## Recommendations with simple correlation metrics on implied preference data

[latexpage]

When you sit down to write a recommendations system, there are quite a few well-practiced techniques you can use, and it’s difficult to know in advance how well they are going to work out when applied to your data. Thanks to the Netflix prize, which was initiated in 2006 and awarded in 2009, a lot has been written on recommender systems for the Netflix data set. If you happen to have a product catalogue similar to Netflix’s (those movies from the 60s are still being viewed and rated), and your users happen to have scored it with a 5-point explicit ratings system, there are some awesome advanced techniques and frameworks that you can take for a spin. Does that sound like you? Show of hands? I didn’t think so. Our data is certainly nothing like that.

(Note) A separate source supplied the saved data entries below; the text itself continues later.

## src/rtl/isa_pkg.sv

```systemverilog
// Shared ISA definitions for the 10-bit machine: widths, opcodes and fetch FSM encoding.
// Imported by the fetch stage, its queue and the downstream decoder.
package isa_pkg;

    localparam int INSTR_W  = 10;
    localparam int OPCODE_W = 4;

    localparam logic [OPCODE_W-1:0] OP_HALT = 4'b0000;
    localparam logic [OPCODE_W-1:0] OP_BEQ  = 4'b1000;
    localparam logic [OPCODE_W-1:0] OP_JUMP = 4'b1001;
    localparam logic [OPCODE_W-1:0] OP_BNE  = 4'b1100;

    typedef enum logic [1:0] {
        FS_RUN       = 2'd0,
        FS_HALT_PEND = 2'd1,
        FS_HALTED    = 2'd2
    } fetch_state_e;

    function automatic logic [OPCODE_W-1:0] opcode_of(input logic [INSTR_W-1:0] instr);
        return instr[INSTR_W-1 -: OPCODE_W];
    endfunction

    function automatic logic is_halt(input logic [INSTR_W-1:0] instr);
        return opcode_of(instr) == OP_HALT;
    endfunction

endpackage

```

## src/rtl/fetch_unit_if.sv

```systemverilog
// Fetch-stage bus: instruction memory read port, downstream instruction stream and redirect.
// master = fetch unit, slave = memory/decoder/execute side.
interface fetch_unit_if #(
    parameter int PC_W    = 8,
    parameter int INSTR_W = isa_pkg::INSTR_W
);
    logic               imem_en;
    logic [PC_W-1:0]    imem_addr;
    logic [INSTR_W-1:0] imem_rdata;
    logic [INSTR_W-1:0] out_instr;
    logic [PC_W-1:0]    out_pc;
    logic               out_valid;
    logic               out_ready;
    logic               redirect;
    logic [PC_W-1:0]    redirect_pc;
    logic               halted;

    modport master (
        output imem_en, imem_addr, out_instr, out_pc, out_valid, halted,
        input  imem_rdata, out_ready, redirect, redirect_pc
    );

    modport slave (
        input  imem_en, imem_addr, out_instr, out_pc, out_valid, halted,
        output imem_rdata, out_ready, redirect, redirect_pc
    );
endinterface

```

## src/rtl/fetch_queue.sv

```systemverilog
// Two-entry {pc, instr} FIFO with flush; slot 0 is the registered head seen downstream.
// Simultaneous push and pop keep the count unchanged.
module fetch_queue #(
    parameter int PC_W    = 8,
    parameter int INSTR_W = isa_pkg::INSTR_W
) (
    input  logic               clk,
    input  logic               rst,
    input  logic               push_i,
    input  logic [PC_W-1:0]    push_pc_i,
    input  logic [INSTR_W-1:0] push_instr_i,
    input  logic               pop_i,
    input  logic               flush_i,
    output logic [1:0]         count_o,
    output logic               head_valid_o,
    output logic [PC_W-1:0]    head_pc_o,
    output logic [INSTR_W-1:0] head_instr_o
);
    logic [1:0]         count_q, count_d, keep;
    logic [PC_W-1:0]    pc0_q, pc0_d, pc1_q, pc1_d;
    logic [INSTR_W-1:0] ins0_q, ins0_d, ins1_q, ins1_d;

    always_comb begin
        count_d = count_q;
        pc0_d   = pc0_q;
        ins0_d  = ins0_q;
        pc1_d   = pc1_q;
        ins1_d  = ins1_q;
        keep    = count_q - {1'b0, pop_i};
        if (flush_i) begin
            count_d = 2'd0;
        end else begin
            if (pop_i) begin
                pc0_d  = pc1_q;
                ins0_d = ins1_q;
            end
            // After a pop the write lands in the first free slot of the shifted queue.
            if (push_i) begin
                if (keep == 2'd0) begin
                    pc0_d  = push_pc_i;
                    ins0_d = push_instr_i;
                end else begin
                    pc1_d  = push_pc_i;
                    ins1_d = push_instr_i;
                end
            end
            count_d = keep + {1'b0, push_i};
        end
    end

    always_ff @(posedge clk or posedge rst) begin
        if (rst) begin
            count_q <= 2'd0;
            pc0_q   <= '0;
            ins0_q  <= '0;
        end else begin
            count_q <= count_d;
            pc0_q   <= pc0_d;
            ins0_q  <= ins0_d;
        end
    end

    always_ff @(posedge clk) begin
        pc1_q  <= pc1_d;
        ins1_q <= ins1_d;
    end

    assign count_o      = count_q;
    assign head_valid_o = (count_q != 2'd0);
    assign head_pc_o    = pc0_q;
    assign head_instr_o = ins0_q;

    overflow_a: assert property (@(posedge clk) disable iff (rst)
        !(push_i && !pop_i && !flush_i && count_q == 2'd2));

endmodule

```

## src/rtl/fetch_unit.sv

```systemverilog
// Instruction fetch stage: PC, single outstanding imem read, HALT/redirect FSM and a
// two-entry output queue feeding the opcode decoder.
module fetch_unit #(
    parameter int              PC_W     = 8,
    parameter int              INSTR_W  = isa_pkg::INSTR_W,
    parameter logic [PC_W-1:0] RESET_PC = '0
) (
    input  logic          clk,
    input  logic          rst,
    fetch_unit_if.master  bus
);
    import isa_pkg::*;

    fetch_state_e       state_q;
    logic [PC_W-1:0]    pc_q;
    logic [PC_W-1:0]    fetch_pc_q;
    logic               inflight_q;
    logic               halted_q;

    logic [1:0]         q_count;
    logic               q_valid;
    logic [PC_W-1:0]    q_pc;
    logic [INSTR_W-1:0] q_instr;

    logic               out_valid;
    logic               redirect_act;
    logic               pop;
    logic               push;
    logic               flush;
    logic               issue;
    logic [2:0]         occupancy;

    // A redirect hides the head for its cycle so nothing on the wrong path is accepted.
    always_comb begin
        redirect_act = bus.redirect && (state_q != FS_HALTED);
        out_valid    = q_valid && !bus.redirect;
        pop          = out_valid && bus.out_ready;
        push         = inflight_q && !bus.redirect && (state_q == FS_RUN);
        flush        = redirect_act || (pop && is_halt(q_instr));
        occupancy    = {1'b0, q_count} + {2'b0, inflight_q} - {2'b0, pop};
        issue        = !rst && (state_q == FS_RUN) && !bus.redirect && (occupancy < 3'd2);
    end

    always_ff @(posedge clk or posedge rst) begin
        if (rst) begin
            state_q    <= FS_RUN;
            pc_q       <= RESET_PC;
            inflight_q <= 1'b0;
            halted_q   <= 1'b0;
        end else begin
            inflight_q <= issue;
            if (issue) begin
                pc_q <= pc_q + 1'b1;
            end
            if (redirect_act) begin
                pc_q    <= bus.redirect_pc;
                state_q <= FS_RUN;
            end else if (pop && is_halt(q_instr)) begin
                state_q  <= FS_HALTED;
                halted_q <= 1'b1;
            end else if (push && is_halt(bus.imem_rdata)) begin
                state_q <= FS_HALT_PEND;
            end
        end
    end

    // Address of the word currently in flight, paired with the data when it returns.
    always_ff @(posedge clk) begin
        if (issue) begin
            fetch_pc_q <= pc_q;
        end
    end

    fetch_queue #(
        .PC_W    (PC_W),
        .INSTR_W (INSTR_W)
    ) u_queue (
        .clk          (clk),
        .rst          (rst),
        .push_i       (push),
        .push_pc_i    (fetch_pc_q),
        .push_instr_i (bus.imem_rdata),
        .pop_i        (pop),
        .flush_i      (flush),
        .count_o      (q_count),
        .head_valid_o (q_valid),
        .head_pc_o    (q_pc),
        .head_instr_o (q_instr)
    );

    assign bus.imem_en   = issue;
    assign bus.imem_addr = pc_q;
    assign bus.out_instr = q_instr;
    assign bus.out_pc    = q_pc;
    assign bus.out_valid = out_valid;
    assign bus.halted    = halted_q;

endmodule

```

## src/flat_wrapper.sv

```systemverilog
// flat-port wrapper written by rule: the top's interface ports become plain ports
module fetch_unit_flat import isa_pkg::*;
#(
    parameter int              PC_W     = 8,
    parameter int              INSTR_W  = isa_pkg::INSTR_W,
    parameter logic [PC_W-1:0] RESET_PC = '0
)
  (clk, rst, bus_imem_en, bus_imem_addr, bus_out_instr, bus_out_pc, bus_out_valid, bus_halted, bus_imem_rdata, bus_out_ready, bus_redirect, bus_redirect_pc);
  fetch_unit_if #(.PC_W(PC_W), .INSTR_W(INSTR_W)) bus_i ();
  input  logic clk;
  input  logic rst;
  output wire logic [$bits(bus_i.imem_en)-1:0] bus_imem_en;
  output wire logic [$bits(bus_i.imem_addr)-1:0] bus_imem_addr;
  output wire logic [$bits(bus_i.out_instr)-1:0] bus_out_instr;
  output wire logic [$bits(bus_i.out_pc)-1:0] bus_out_pc;
  output wire logic [$bits(bus_i.out_valid)-1:0] bus_out_valid;
  output wire logic [$bits(bus_i.halted)-1:0] bus_halted;
  input wire logic [$bits(bus_i.imem_rdata)-1:0] bus_imem_rdata;
  input wire logic [$bits(bus_i.out_ready)-1:0] bus_out_ready;
  input wire logic [$bits(bus_i.redirect)-1:0] bus_redirect;
  input wire logic [$bits(bus_i.redirect_pc)-1:0] bus_redirect_pc;
  assign bus_imem_en = bus_i.imem_en;
  assign bus_imem_addr = bus_i.imem_addr;
  assign bus_out_instr = bus_i.out_instr;
  assign bus_out_pc = bus_i.out_pc;
  assign bus_out_valid = bus_i.out_valid;
  assign bus_halted = bus_i.halted;
  assign bus_i.imem_rdata = bus_imem_rdata;
  assign bus_i.out_ready = bus_out_ready;
  assign bus_i.redirect = bus_redirect;
  assign bus_i.redirect_pc = bus_redirect_pc;
  fetch_unit #(.PC_W(PC_W), .INSTR_W(INSTR_W), .RESET_PC(RESET_PC)) u_core (.clk(clk), .rst(rst), .bus(bus_i));
endmodule
```

## config.mk

```make
export PLATFORM = sky130hd
export DESIGN_NAME = fetch_unit_flat
export DESIGN_NICKNAME = d
export VERILOG_FILES = /design/src/rtl/isa_pkg.sv /design/src/rtl/fetch_unit_if.sv /design/src/rtl/fetch_queue.sv /design/src/rtl/fetch_unit.sv /design/src/flat_wrapper.sv
export SDC_FILE = /design/constraint.sdc
export NUM_CORES = 1
export LEC_CHECK = 0
export ABC_AREA = 1
export CORE_MARGIN = 3
export CORE_UTILIZATION = 34
export DETAILED_ROUTE_END_ITERATION = 16
export HOLD_SLACK_MARGIN = 0.1
export SETUP_SLACK_MARGIN = 0.1
export SYNTH_ARGS = -nofsm -noshare
export SYNTH_HDL_FRONTEND = slang
export SYNTH_HIERARCHICAL = 1
export SYNTH_SLANG_ARGS = --single-unit
```

## constraint.sdc

```tcl
create_clock -name clk -period 2.9 [get_ports clk]
set_input_delay 0.29 -clock clk [delete_from_list [all_inputs] [get_ports clk]]
set_output_delay 0.29 -clock clk [all_outputs]
set_load 0.005 [all_outputs]
```

==> impl_metrics.py, run 1 <==
metrics = {
    "setup_path": {
        "crit_path_cells": "inv_2 > nand2_1 > inv_2 > nor2_4 > nand2_1 > inv_1 > ha_4 > inv_2 > nand2_2 > fa_2 > nor3b_4 > nand2_2 > inv_2 > clkbuf_2",
        "worst_path_max_delay_cell": "sky130_fd_sc_hd__fa_2",
        "cp_data_arrival_time_ns": 2.37,
        "worst-setup-path-type": "reg2out",
        "regToRegEndpoint": "u_core/fetch_pc_q[6]",
        "crit_family": "adder cells",
        "critPathMaxFanout": 2,
        "rrSetupSlack_ns": 0.52,
        "reg2regPathDepth": 14,
        "worstPathBufferInverterCount": 6,
        "start_kind": "register",
        "cp-end-kind": "output pin",
        "timing.critical_path.required_ns": 2.61,
        "r2r-start": "u_core/u_queue/count_o[1]",
        "critical_path_cell_count": 14,
        "critPathMostFrequentCell": "sky130_fd_sc_hd__inv_2",
        "crit_start": "u_core/u_queue/count_o[1]",
        "max_stage_delay_ns": 0.51,
        "worstSetupEndpoint": "bus_imem_en",
    },
    "floorplanning": {
        "core-area_mm2": 0.00826,
        "core.rowCount": 33,
        "initial_utilization": 0.353,
        "floorplan.io_pins": 51,
        "height_of_the_die_um": 98.6,
        "floorplan.die_area_mm2": 0.00973,
        "fp.dieW_um": 98.6,
    },
    "drt": {
        "vias": 2461,
        "highest_signal_layer_in_the_routed_design": "met4",
        "wl_met2_mm": 3.34,
        "detail_route.first_pass.iterations": 4,
        "m1_wl_mm": 3.31,
        "drtAntennaViolNets": 0,
        "post_drt_via_cell_ratio": 4.75,
        "wire_length_reported_by_the_detailed_router_mm": 7.15,
        "met3_wirelength_um": 397,
        "drcViolationCount": 0,
        "drt-wirelength-per-cell_um": 13.8,
        "drtIter0Drc": 126,
    },
    "synthesis": {
        "compound_gate_fraction_of_synth_area": 0.0120,
        "ys_seq_elements": 58,
        "synthesis.nets": 373,
        "synth_top_family_by_area": "simple AND/OR/NAND/NOR gates",
        "post_synth_inst_count": 346,
        "yosys.area.top_type": "sky130_fd_sc_hd__dfrtp_1",
        "synth.area.top_cells": "sky130_fd_sc_hd__dfrtp_1, sky130_fd_sc_hd__edfxtp_1, sky130_fd_sc_hd__nand2_1",
        "synth_cell_type_count": 22,
        "synth-simple-area-share": 0.337,
        "synth.avg_cell_area_um2": 8.43,
        "synth_largest_type_area_fraction": 0.274,
        "yosysWarningCount": 6,
        "synth_mux_area_frac": 0,
        "synth_adder_area_share": 0.0240,
        "synth_sequential_area_ratio": 0.542,
        "yosys.area_share.xor_xnor": 0,
        "post_synth_instance_area_mm2": 0.00292,
    },
    "timing": {
        "report.final.slew_viol_count": 0,
        "final.setup.worst_slack_ns": 0.242,
        "rsz0062_at_grt": "no",
        "worst_relative_slew_slack": 0.430,
        "fin_crit_ns": 2.66,
        "max_clock_freq_mhz": 376,
        "worstMarginPinSlew_ns": 0.854,
        "layout_worst_path_cycle_share": 0.917,
        "count_of_endpoints_failing_setup_in_the_final_report": 0,
        "report.final.hold_viol_count": 0,
        "fin_worst_skew_ns": 0.00187,
    },
    "clocking": {
        "root_buffer": "sky130_fd_sc_hd__clkbuf_8",
        "cts_inserted_buffers": 9,
        "tritoncts": "yes",
        "cts.sink_count": 58,
        "clk_path_buf_depth": 2,
        "insertion_delay_ns": 0.33,
        "cts.reportedPaths.clkPinSlew_ns": 0.07,
        "cts-htree-levels": 3,
    },
    "placement": {
        "dp_hpwl_mm": 4.73,
        "placed_cells": 499,
        "port_buffers": 50,
        "placedInstanceArea_mm2": 0.00355,
        "gpl.final_weighted_congestion": 0.863,
        "detailedPlace.worstSlack_ns": -0.0807,
    },
    "grt": {
        "vias_in_the_first_global_route": 2338,
        "grt_pass1_wl_mm": 11.8,
        "antenna_violations_before_repair": 0,
        "gr-usage-all-layers": 0.153,
        "global_route_congestion_overflow_total": 0,
        "grt_max_degree": 22,
    },
    "layout": {
        "nNetsFinal": 435,
        "insertedDiodeCount": 0,
        "post_layout_nonfiller_instances": 518,
        "n_fill_cell": 833,
        "layout-drive-gt1-share": 0.126,
        "final_area_mm2": 0.00384,
        "synthToLayoutAreaGrowth_pct": 31.5,
    },
    "flow_run": {
        "max_cap_viol_count": 0,
    },
    "worst_hold_path": {
        "min_path_type": "in2async",
    },
    "pwr": {
        "power_density_mw_per_mm2": 909,
        "power.leakage_nw": 1.79,
        "vdd_ir_drop_max_mv": 0.297,
    },
    "outcome": {
        "status": "complete, no violations",
    },
}
[sequential cells by signal, indices dropped and copies added (netlist names)]
name and flops:
u_core/fetch_pc_q 8, u_core/bus.imem_addr 8, u_core/state_q 2, u_core/u_queue/pc1_q 8, u_core/u_queue/count_o 2, u_core/u_queue/head_instr_o 10, u_core/inflight_q 1, u_core/bus.halted 1
u_core/u_queue/ins1_q 10, u_core/u_queue/head_pc_o 8
[worst reg2reg max path: stages (launching register included)]
cell and delay (ns):
sky130_fd_sc_hd__dfrtp_1 0.37, sky130_fd_sc_hd__inv_2 0.05, sky130_fd_sc_hd__nand2_1 0.07, sky130_fd_sc_hd__inv_2 0.05
sky130_fd_sc_hd__nor2_4 0.08, sky130_fd_sc_hd__nand2_1 0.05, sky130_fd_sc_hd__inv_1 0.11, sky130_fd_sc_hd__ha_4 0.21
sky130_fd_sc_hd__inv_2 0.05, sky130_fd_sc_hd__nand2_2 0.04, sky130_fd_sc_hd__fa_2 0.51, sky130_fd_sc_hd__nor3b_4 0.18
sky130_fd_sc_hd__nand2_2 0.10, sky130_fd_sc_hd__inv_2 0.07, sky130_fd_sc_hd__buf_4 0.16
[stage by stage]
step                      setup TNS [ns]  power [W]  hold WS, ns   util
after CTS                              0    0.00347        0.364  0.459
final                                  0    0.00349        0.391  0.465
after floorplan                        0    0.00196        0.155      -
after global routing                   0    0.00375        0.436  0.465
after global placement           -0.0664    0.00252        0.434  0.430
after detailed placement         -0.0807    0.00254        0.436  0.430
[repair_timing]
item | 4_1_cts | 5_1_grt
hold buffers | 0 | 0
setup endpoints to repair | 1 | 1
resized for setup | 3 | 11
setup buffers | 0 | 3
hold endpoints to repair | 0 | 0
pin swaps | 0 | 1
[logic make-up (layout without fill, tap and decap cells)]
kind of cell,after synthesis,in the layout
DFF,58,58
adders and majority gates,5,5
AOI/OAI and AO/OA,7,7
buffers and inverters,55,122
and+or+nand+nor,221,221
[routing by layer]
layer	GRT usage	vias to the layer above
li1	-	1237
met1	0.208	1153
met2	0.232	62
met3	0.0389	9
met4	0.0641	0
met5	0	-
[power by group]
part	switching (W)	internal, W
clock	0.000346	0.000570
sequential	0.000208	0.00110
combinational	0.000631	0.000634
[worst min-delay path by stage]
stage / startpoint / endpoint
3_3_place_gp: u_core/fetch_pc_q[6] / u_core/u_queue/pc1_q[6]
2_1_floorplan: rst / u_core/bus.halted
5_1_grt: rst / u_core/bus.imem_addr[0]
3_5_place_dp: u_core/fetch_pc_q[7] / u_core/u_queue/pc1_q[7]
4_1_cts: rst / u_core/bus.imem_addr[0]
6_report: rst / u_core/state_q[0]
[final cells by class]
class | instances | area (um2) | area share
well taps | 105 | 131 | 0.0342
flip-flops and latches | 58 | 1580 | 0.412
inverters | 41 | 154 | 0.0401
clock buffers | 9 | 124 | 0.0323
repair buffers | 65 | 608 | 0.159
clock inverters | 7 | 116 | 0.0303
multi-input cells | 233 | 1120 | 0.292
[cell usage after synthesis (all sizes together)]
cell type and count:
nor3b 1, ha 4, inv 41, nor2 17, edfxtp 26, nand2 117
or2 5, a21oi 3, o21ai 4, buf 14, nand3b 2, nand3 79
fa 1, dfrtp 32
[layout by cell type (no fill, tap or decap), types with 6 or more instances in the layout]
| master | n |
|---|---|
| sky130_fd_sc_hd__buf_4 | 15 |
| sky130_fd_sc_hd__clkbuf_8 | 9 |
| sky130_fd_sc_hd__clkdlybuf4s50_1 | 49 |
| sky130_fd_sc_hd__dfrtp_1 | 32 |
| sky130_fd_sc_hd__edfxtp_1 | 26 |
| sky130_fd_sc_hd__inv_1 | 35 |
| sky130_fd_sc_hd__inv_2 | 6 |
| sky130_fd_sc_hd__nand2_1 | 112 |
| sky130_fd_sc_hd__nand3_1 | 78 |
| sky130_fd_sc_hd__nor2_1 | 15 |
Note: power is estimated with default switching activity, not from simulation.
==> inputs of run 2 (changes only) <==
- ABC_CLOCK_PERIOD_IN_PS: default -> 2900
- CTS_CLUSTER_SIZE: default -> 14
==> results of run 2 <==
Final layout, timing and power as in run 1 (identical DEF).
==> inputs of run 3 (changes only) <==
- RECOVER_POWER: default -> 25
==> run 3 against run 2 <==
  * Non-clock buffer count is the same
  * Fmax about the same
  * Total power about the same
  * Clock power hardly changed
  * Critical path type unchanged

What to do? I decided to start with something simple, before our inevitable trek into the forests of matrix factorization, stochastic gradient descent, Markov clusters and other impressive-sounding stuff: more on all that in subsequent posts.

So George and I began with the most obvious available literature, the O’Reilly Book Programming Collective Intelligence by Toby Segaran (if there’s an O’Reilly book on it, you must be able to just do it, right?), and with the simplest data set we could imagine: a set of relations between users and items, which we interpret as the user’s preference for the item. This might be a item-view, an item-purchase (unless closely followed by a return), or any other event we think might come in handy. We need a general term for this activity, for discussion purposes, not ‘view’ or ‘purchase’: let’s call it ‘flagging’. This data is most like the book’s del.icio.us example: people either linked to something or did not. We’re also going to limit ourselves to the simplest possible tool, a sql interface to something that is more or less a bunch of tables. We have tried the following, or at least parts of it, on MS SQL Server, Netezza and Hive.

It’s impractical for us to load our entire data set into memory, or even to represent the relationships of all users and all items as explicit data, so we look for a sparse durable representation: a relational table in which a record means that a user flagged an item within a certain context. The context depends on the data source: a user viewed an item in a particular month/week/day/session, a user purchased an item in a particular month/week/day/order, etc.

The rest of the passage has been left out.